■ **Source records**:
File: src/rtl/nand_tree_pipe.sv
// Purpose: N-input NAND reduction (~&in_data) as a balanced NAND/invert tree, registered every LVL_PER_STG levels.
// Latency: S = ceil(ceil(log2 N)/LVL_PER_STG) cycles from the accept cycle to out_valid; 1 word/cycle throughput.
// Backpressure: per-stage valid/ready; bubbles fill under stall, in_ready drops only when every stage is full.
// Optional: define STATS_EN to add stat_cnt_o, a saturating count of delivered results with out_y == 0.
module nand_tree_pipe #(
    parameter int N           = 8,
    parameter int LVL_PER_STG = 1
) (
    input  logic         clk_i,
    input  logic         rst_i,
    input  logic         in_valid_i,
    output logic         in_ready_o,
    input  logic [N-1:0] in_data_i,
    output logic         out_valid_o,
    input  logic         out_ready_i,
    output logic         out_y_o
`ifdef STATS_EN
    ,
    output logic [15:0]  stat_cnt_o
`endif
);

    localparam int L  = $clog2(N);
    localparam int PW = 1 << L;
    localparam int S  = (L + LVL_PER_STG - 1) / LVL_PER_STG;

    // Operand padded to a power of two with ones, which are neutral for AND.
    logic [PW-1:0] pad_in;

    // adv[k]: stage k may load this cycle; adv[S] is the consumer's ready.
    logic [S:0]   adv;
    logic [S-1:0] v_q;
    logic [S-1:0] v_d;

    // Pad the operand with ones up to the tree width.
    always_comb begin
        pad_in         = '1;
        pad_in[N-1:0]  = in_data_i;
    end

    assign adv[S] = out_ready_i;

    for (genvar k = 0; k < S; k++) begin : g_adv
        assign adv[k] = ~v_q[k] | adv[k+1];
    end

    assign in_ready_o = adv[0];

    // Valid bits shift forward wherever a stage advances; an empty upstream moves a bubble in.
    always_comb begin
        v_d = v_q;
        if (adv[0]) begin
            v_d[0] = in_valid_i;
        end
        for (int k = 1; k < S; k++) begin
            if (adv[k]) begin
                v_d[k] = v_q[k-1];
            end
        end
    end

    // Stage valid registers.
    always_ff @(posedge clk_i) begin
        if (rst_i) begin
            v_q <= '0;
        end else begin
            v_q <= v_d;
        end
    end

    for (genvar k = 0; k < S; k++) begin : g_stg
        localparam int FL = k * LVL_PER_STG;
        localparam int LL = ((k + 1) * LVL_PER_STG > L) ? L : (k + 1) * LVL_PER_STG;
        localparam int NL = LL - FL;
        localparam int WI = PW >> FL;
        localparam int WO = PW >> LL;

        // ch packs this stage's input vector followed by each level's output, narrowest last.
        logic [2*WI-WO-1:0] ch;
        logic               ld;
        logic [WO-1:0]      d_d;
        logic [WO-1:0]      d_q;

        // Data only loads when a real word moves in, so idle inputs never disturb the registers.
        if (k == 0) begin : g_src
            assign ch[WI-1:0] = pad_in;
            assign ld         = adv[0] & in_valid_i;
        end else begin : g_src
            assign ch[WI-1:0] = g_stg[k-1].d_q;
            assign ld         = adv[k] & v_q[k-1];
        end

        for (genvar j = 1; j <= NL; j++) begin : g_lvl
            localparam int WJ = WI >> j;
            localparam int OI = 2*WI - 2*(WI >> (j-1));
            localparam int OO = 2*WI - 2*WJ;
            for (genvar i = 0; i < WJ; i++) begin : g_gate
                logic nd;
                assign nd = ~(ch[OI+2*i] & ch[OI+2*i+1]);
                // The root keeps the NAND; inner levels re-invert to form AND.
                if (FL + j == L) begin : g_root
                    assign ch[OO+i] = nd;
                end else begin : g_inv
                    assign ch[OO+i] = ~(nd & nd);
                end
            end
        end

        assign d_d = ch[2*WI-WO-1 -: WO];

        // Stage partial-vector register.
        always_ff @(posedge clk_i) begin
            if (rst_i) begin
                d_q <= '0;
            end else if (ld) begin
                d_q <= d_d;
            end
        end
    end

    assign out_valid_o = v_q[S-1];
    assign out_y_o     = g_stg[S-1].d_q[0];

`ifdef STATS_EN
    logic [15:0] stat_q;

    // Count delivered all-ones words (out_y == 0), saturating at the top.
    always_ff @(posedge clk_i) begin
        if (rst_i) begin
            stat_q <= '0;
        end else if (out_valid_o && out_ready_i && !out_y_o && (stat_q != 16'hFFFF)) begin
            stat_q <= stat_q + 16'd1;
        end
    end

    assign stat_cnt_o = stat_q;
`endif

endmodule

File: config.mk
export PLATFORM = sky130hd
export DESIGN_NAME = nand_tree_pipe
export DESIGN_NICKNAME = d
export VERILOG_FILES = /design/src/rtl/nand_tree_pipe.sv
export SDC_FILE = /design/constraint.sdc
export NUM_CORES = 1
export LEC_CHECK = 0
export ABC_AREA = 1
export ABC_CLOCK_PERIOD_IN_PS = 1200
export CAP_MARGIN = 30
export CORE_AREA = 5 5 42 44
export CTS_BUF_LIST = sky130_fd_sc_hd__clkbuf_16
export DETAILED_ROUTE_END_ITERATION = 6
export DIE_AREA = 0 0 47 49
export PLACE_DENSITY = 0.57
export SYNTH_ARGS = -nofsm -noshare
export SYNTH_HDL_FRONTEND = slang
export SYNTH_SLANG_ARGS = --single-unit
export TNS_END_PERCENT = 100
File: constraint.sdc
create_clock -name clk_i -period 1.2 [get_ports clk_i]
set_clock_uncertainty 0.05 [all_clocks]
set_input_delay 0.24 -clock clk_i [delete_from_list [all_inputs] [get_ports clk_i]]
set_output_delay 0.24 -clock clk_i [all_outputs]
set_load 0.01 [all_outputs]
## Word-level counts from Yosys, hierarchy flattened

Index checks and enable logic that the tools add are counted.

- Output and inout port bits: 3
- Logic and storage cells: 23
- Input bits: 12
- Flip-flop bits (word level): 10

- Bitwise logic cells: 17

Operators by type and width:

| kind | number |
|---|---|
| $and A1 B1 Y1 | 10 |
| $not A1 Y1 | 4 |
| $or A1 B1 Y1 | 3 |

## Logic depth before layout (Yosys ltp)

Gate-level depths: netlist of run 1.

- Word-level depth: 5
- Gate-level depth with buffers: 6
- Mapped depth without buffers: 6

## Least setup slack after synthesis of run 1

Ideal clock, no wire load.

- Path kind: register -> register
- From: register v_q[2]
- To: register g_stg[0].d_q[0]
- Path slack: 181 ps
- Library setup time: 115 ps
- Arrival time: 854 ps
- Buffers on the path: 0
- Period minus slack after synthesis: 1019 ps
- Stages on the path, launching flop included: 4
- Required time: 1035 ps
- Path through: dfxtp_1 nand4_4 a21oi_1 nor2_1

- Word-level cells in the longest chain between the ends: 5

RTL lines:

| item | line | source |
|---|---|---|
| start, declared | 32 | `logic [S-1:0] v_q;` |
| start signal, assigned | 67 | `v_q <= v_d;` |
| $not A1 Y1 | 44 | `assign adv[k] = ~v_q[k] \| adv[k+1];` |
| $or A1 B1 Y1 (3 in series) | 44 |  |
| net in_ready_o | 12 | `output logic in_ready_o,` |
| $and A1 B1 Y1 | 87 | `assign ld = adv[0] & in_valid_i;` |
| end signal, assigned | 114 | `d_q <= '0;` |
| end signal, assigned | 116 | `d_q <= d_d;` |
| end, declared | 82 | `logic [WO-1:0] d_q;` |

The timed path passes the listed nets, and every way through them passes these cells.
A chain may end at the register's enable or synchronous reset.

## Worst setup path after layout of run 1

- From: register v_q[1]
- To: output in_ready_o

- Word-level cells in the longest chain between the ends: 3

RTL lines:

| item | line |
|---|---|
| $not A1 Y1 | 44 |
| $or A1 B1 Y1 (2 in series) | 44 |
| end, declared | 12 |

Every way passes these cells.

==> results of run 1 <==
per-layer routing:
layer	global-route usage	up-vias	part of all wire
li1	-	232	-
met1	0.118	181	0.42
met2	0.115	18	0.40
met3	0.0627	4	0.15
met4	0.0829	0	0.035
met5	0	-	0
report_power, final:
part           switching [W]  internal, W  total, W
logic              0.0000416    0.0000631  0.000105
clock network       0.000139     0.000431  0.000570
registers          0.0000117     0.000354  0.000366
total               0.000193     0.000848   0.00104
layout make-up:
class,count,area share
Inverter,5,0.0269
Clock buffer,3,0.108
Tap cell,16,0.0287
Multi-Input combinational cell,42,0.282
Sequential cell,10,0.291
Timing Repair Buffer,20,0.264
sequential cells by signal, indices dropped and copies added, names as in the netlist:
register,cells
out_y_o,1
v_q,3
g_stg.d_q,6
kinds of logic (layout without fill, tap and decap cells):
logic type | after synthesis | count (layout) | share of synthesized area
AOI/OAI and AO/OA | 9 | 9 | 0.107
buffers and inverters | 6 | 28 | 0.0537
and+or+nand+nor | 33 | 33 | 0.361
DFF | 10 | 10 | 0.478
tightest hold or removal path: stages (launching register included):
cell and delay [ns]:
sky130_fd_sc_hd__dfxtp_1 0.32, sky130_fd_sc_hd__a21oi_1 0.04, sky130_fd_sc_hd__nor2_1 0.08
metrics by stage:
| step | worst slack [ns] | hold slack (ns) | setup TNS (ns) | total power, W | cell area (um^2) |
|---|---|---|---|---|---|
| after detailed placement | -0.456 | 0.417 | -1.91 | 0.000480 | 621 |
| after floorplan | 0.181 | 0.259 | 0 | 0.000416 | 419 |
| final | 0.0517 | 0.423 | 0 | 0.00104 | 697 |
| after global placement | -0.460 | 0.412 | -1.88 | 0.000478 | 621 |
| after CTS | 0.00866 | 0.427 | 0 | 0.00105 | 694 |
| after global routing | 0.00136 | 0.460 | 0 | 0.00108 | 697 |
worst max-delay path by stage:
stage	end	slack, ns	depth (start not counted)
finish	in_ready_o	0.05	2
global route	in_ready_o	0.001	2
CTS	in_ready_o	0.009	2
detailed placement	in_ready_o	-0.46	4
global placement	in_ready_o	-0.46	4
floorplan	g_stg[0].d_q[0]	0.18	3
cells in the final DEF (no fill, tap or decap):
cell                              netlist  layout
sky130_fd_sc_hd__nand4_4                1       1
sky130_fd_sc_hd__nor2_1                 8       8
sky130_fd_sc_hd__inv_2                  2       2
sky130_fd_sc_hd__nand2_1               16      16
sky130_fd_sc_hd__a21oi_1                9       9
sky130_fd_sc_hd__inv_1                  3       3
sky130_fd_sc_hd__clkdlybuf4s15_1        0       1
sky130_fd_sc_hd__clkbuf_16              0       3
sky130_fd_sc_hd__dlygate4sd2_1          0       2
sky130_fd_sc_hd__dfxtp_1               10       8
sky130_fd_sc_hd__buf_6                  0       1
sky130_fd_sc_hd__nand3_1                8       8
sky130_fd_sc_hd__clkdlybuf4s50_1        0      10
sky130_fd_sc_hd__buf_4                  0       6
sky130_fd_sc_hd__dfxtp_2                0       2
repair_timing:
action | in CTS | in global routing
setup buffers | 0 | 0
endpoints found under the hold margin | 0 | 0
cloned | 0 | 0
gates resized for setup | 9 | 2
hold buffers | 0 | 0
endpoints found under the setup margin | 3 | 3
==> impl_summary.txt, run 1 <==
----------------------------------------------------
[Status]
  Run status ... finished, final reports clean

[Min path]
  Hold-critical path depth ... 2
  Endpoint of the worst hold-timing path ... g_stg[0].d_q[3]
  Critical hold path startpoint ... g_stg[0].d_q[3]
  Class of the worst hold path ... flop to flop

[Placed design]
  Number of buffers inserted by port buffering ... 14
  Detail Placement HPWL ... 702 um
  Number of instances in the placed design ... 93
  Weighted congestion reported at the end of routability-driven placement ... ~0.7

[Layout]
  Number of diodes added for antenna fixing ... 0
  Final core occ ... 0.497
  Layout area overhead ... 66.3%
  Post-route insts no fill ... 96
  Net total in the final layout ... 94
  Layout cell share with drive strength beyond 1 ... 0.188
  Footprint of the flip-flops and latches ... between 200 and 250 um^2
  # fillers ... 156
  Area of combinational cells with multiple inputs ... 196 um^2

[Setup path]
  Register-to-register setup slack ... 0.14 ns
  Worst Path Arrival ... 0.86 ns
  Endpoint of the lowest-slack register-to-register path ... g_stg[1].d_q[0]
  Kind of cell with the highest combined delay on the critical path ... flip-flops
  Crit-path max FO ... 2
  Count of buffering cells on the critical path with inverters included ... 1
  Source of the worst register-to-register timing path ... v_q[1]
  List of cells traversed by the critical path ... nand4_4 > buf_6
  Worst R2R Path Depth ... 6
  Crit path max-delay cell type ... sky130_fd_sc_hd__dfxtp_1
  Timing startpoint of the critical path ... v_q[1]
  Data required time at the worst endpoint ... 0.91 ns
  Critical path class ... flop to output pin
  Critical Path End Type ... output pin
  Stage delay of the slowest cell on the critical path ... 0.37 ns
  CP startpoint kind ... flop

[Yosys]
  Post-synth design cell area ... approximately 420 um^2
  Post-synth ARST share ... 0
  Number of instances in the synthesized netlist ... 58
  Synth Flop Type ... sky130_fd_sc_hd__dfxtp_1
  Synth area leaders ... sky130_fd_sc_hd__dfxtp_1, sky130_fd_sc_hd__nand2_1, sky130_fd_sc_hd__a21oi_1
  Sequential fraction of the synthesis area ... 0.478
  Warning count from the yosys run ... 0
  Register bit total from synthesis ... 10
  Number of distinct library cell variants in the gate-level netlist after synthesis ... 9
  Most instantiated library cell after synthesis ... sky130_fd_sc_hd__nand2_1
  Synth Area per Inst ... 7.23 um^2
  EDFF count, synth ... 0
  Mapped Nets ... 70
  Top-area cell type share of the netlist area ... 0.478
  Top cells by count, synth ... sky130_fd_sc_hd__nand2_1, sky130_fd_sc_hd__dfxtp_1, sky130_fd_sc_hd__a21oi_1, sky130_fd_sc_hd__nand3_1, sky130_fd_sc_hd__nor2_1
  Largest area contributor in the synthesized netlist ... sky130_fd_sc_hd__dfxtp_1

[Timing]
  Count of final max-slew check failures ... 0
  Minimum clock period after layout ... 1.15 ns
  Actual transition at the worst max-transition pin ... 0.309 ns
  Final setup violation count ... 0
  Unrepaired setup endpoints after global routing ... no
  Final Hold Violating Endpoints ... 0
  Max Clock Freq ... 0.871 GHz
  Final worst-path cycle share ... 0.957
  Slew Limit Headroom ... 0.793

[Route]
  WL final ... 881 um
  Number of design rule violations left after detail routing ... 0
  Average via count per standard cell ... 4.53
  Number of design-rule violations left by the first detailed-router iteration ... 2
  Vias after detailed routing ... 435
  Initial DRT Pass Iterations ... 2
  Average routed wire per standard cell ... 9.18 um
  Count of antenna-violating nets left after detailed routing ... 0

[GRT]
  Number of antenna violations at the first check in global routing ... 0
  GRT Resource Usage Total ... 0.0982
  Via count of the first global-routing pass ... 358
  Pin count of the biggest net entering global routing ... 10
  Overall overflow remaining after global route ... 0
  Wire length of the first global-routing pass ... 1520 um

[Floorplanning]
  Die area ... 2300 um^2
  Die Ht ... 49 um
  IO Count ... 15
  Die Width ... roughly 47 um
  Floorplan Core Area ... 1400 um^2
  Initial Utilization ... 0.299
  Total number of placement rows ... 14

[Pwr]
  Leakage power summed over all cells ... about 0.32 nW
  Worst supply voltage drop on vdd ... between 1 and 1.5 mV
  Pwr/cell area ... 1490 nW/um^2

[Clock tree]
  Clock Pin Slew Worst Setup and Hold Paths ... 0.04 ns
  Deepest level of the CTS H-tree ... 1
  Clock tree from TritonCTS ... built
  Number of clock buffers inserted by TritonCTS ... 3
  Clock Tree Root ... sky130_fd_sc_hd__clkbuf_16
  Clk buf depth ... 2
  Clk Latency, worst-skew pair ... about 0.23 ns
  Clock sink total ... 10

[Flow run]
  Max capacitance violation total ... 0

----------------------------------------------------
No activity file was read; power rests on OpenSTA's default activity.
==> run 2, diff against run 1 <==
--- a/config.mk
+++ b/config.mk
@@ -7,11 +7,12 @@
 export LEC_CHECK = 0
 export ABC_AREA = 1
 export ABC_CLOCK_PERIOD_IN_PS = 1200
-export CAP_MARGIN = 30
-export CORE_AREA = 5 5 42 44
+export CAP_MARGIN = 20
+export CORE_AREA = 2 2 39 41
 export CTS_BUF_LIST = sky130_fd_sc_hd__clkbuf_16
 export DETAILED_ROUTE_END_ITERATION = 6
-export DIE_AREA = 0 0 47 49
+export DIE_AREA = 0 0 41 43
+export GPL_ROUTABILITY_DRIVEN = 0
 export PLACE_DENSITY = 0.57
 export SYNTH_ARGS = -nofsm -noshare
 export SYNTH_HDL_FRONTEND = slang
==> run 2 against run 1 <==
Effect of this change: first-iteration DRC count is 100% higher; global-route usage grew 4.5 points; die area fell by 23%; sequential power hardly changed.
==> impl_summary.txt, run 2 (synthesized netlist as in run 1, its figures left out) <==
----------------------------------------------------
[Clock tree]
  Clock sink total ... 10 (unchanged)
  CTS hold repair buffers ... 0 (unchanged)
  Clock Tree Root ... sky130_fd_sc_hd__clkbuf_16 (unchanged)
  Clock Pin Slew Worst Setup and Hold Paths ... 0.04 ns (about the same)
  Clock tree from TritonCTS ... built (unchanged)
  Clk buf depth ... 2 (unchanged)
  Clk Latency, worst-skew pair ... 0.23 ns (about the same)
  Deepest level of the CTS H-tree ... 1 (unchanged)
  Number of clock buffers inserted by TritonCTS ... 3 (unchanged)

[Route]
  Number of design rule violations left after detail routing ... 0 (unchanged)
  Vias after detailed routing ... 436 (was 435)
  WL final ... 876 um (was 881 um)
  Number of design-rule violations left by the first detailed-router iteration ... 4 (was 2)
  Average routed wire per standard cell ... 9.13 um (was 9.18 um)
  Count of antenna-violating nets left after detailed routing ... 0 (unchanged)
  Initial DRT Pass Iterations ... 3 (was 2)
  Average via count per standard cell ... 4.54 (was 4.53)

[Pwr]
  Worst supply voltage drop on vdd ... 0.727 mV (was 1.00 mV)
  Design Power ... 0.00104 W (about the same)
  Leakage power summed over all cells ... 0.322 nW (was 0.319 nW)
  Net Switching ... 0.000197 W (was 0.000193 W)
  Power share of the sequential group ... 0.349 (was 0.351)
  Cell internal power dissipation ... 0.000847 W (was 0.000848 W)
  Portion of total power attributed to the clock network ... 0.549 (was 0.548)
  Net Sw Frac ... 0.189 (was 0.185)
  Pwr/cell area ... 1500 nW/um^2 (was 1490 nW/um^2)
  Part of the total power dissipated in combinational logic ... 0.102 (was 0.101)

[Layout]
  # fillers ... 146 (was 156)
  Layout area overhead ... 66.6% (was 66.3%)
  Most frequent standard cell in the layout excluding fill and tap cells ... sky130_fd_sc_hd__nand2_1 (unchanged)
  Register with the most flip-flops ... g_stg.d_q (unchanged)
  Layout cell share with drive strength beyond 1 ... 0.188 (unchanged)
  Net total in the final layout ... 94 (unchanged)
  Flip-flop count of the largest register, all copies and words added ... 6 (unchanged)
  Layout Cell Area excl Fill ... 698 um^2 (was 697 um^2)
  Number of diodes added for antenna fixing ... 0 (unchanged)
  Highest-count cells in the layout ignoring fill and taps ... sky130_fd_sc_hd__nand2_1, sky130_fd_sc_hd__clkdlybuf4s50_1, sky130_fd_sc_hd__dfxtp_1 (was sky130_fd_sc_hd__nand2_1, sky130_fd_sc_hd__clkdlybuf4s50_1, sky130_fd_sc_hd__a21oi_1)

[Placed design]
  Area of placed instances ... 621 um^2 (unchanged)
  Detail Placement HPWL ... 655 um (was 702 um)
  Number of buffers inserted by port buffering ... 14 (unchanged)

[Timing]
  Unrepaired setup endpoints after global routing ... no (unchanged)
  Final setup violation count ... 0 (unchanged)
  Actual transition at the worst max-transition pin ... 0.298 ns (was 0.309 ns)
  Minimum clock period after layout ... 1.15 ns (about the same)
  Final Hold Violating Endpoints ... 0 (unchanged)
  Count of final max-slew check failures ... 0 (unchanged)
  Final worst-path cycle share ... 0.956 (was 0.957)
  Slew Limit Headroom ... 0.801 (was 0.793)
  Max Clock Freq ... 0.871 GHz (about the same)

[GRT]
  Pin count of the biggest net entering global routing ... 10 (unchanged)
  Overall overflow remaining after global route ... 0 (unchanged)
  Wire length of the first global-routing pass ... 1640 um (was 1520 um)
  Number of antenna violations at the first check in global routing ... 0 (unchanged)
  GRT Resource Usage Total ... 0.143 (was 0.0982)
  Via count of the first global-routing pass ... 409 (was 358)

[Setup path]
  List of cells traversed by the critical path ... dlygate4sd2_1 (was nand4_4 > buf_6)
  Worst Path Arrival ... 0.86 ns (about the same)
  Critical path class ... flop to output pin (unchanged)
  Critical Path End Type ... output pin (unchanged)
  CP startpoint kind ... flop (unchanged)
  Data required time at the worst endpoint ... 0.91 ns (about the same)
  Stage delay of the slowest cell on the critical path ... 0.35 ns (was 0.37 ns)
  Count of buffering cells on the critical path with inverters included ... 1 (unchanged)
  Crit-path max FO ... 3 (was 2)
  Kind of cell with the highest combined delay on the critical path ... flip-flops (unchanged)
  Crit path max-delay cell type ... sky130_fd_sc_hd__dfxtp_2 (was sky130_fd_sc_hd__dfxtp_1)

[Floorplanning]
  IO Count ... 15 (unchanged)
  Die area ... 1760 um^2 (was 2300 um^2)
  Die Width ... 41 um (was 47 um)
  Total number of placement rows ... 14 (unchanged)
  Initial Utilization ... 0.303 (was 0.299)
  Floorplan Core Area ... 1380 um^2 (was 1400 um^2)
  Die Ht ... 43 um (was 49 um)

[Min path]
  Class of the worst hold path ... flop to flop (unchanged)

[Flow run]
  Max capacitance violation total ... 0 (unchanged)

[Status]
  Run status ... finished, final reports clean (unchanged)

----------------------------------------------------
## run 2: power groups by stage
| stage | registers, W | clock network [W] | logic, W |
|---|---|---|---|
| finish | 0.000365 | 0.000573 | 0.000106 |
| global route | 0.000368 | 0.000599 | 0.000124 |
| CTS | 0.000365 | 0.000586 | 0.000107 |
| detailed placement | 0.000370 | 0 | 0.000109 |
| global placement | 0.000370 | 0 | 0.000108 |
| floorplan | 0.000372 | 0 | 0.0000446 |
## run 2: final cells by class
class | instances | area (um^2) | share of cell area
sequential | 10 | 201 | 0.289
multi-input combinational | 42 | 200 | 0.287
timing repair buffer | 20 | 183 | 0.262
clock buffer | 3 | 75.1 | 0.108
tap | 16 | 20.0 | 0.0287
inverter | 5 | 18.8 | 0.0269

■ **Exercise requirements**:
Stop at the line containing "logic [S-1:0] v_d;". Please print exactly every line before it from the start of the records, plus that line itself, and nothing else.

■ **Task response**:
File: src/rtl/nand_tree_pipe.sv
// Purpose: N-input NAND reduction (~&in_data) as a balanced NAND/invert tree, registered every LVL_PER_STG levels.
// Latency: S = ceil(ceil(log2 N)/LVL_PER_STG) cycles from the accept cycle to out_valid; 1 word/cycle throughput.
// Backpressure: per-stage valid/ready; bubbles fill under stall, in_ready drops only when every stage is full.
// Optional: define STATS_EN to add stat_cnt_o, a saturating count of delivered results with out_y == 0.
module nand_tree_pipe #(
    parameter int N           = 8,
    parameter int LVL_PER_STG = 1
) (
    input  logic         clk_i,
    input  logic         rst_i,
    input  logic         in_valid_i,
    output logic         in_ready_o,
    input  logic [N-1:0] in_data_i,
    output logic         out_valid_o,
    input  logic         out_ready_i,
    output logic         out_y_o
`ifdef STATS_EN
    ,
    output logic [15:0]  stat_cnt_o
`endif
);

    localparam int L  = $clog2(N);
    localparam int PW = 1 << L;
    localparam int S  = (L + LVL_PER_STG - 1) / LVL_PER_STG;

    // Operand padded to a power of two with ones, which are neutral for AND.
    logic [PW-1:0] pad_in;

    // adv[k]: stage k may load this cycle; adv[S] is the consumer's ready.
    logic [S:0]   adv;
    logic [S-1:0] v_q;
    logic [S-1:0] v_d;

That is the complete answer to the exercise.